While alive, artists have the right to control the commercial use of their image, often referred to as the right of publicity. But whether this right continues into death, governed by the artist’s estate, depends on a hodgepodge of state laws. There’s no federal law dictating the postmortem right of publicity. For Texas residents, that right remains with the estate for 50 years; for New Yorkers, there’s no such protection. Robin Williams, who died in 2014, had a provision in his will restricting the use of his image for 25 years—which will be honored because he died in California, which has laws that are similar to those in Texas. For those types of restrictions to apply nationally, it’ll take new laws. “There has been considerable discussion about the need for a federal right of publicity law to create uniformity,” says Linda Wank, a New York attorney with experience in estate law as it relates to intellectual property and the right of publicity.
The Orbisons are confident that their dad, a technophile who launched his own career by partnering with a Midland-area furniture store to get himself a show on the local television station KMID at a time when only 64 percent of households in the U.S. had televisions, would have loved the idea of performing as a hologram. “He liked to stay relevant and new,” Alex says. “This was the same kind of opportunity as what he was doing in 1954.”
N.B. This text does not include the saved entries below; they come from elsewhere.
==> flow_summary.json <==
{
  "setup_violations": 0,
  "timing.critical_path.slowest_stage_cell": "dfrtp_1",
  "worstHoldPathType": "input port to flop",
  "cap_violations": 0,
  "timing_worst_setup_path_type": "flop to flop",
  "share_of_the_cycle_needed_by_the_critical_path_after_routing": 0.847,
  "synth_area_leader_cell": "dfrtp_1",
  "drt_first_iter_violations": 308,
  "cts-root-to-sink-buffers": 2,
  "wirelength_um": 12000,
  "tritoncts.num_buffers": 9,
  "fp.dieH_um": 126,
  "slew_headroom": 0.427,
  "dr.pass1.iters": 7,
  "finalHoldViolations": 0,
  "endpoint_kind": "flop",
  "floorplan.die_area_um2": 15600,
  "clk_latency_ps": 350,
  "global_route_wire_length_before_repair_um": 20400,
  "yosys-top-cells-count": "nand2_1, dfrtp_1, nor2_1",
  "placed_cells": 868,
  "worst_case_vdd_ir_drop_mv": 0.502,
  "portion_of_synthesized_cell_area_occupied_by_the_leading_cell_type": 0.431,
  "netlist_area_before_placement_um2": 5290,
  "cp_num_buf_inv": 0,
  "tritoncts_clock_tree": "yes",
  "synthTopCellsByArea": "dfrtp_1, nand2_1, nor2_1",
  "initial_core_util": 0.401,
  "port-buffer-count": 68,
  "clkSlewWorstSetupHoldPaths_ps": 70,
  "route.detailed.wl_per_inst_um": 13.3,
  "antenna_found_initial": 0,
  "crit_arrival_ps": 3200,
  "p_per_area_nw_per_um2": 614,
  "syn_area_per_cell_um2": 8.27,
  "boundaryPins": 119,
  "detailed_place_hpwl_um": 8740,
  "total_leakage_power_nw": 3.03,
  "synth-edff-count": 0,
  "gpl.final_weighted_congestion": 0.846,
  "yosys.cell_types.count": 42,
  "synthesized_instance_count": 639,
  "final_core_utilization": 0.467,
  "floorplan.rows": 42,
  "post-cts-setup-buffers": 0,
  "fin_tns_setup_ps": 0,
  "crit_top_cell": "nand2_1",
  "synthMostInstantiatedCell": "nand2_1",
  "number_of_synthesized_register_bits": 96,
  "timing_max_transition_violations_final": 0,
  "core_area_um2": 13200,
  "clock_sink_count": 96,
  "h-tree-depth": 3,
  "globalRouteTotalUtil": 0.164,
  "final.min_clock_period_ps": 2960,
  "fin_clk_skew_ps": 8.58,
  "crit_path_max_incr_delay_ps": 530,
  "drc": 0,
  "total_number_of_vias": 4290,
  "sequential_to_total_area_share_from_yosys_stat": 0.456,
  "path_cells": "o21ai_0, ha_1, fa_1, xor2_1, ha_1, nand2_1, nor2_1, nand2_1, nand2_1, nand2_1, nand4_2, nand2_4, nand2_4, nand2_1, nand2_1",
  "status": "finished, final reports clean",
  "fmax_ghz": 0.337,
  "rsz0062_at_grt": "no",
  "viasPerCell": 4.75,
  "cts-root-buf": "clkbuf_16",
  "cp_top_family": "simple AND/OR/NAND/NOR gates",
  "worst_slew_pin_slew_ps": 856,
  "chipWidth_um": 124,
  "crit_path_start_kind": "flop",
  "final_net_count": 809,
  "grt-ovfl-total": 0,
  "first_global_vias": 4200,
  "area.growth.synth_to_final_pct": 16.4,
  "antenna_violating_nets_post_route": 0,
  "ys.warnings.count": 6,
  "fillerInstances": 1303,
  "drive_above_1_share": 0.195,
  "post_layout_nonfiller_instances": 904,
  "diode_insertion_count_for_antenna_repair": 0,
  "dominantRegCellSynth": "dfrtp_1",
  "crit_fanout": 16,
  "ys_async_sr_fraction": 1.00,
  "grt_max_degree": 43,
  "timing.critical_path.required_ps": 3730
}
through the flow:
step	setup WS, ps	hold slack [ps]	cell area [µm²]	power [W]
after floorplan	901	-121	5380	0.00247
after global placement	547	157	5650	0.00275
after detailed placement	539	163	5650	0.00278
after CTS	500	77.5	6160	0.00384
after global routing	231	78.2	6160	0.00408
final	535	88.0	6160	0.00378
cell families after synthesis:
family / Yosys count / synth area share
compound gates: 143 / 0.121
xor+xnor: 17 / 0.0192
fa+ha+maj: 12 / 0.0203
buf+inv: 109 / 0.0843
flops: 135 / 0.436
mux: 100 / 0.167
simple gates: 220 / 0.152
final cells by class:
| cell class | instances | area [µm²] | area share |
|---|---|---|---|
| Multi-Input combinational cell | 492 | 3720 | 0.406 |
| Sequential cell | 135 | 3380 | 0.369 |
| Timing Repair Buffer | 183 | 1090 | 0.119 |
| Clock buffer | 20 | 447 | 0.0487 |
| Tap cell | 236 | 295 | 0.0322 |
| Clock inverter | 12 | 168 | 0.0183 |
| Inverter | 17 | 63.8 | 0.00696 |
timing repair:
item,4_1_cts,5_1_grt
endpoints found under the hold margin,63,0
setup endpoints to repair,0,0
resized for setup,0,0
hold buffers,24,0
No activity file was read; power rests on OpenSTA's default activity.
Other estates are less interested in, and sometimes adamantly against, the technology. Tudor says that Base was in early talks with Prince’s estate, which was uninterested. After Justin Timberlake hastily scrapped plans to perform alongside a hologram version of the pop star at the Super Bowl in February, an interview conducted two decades earlier resurfaced in which Prince, a devout Jehovah’s Witness, called such performances “demonic.”
“We’re not out to exploit people,” Tudor says. “I’m in this business because of artists like Roy.” Even though Tudor is in the illusion business, getting it right is important to him. “I’d never want to do something that’s not authentic.”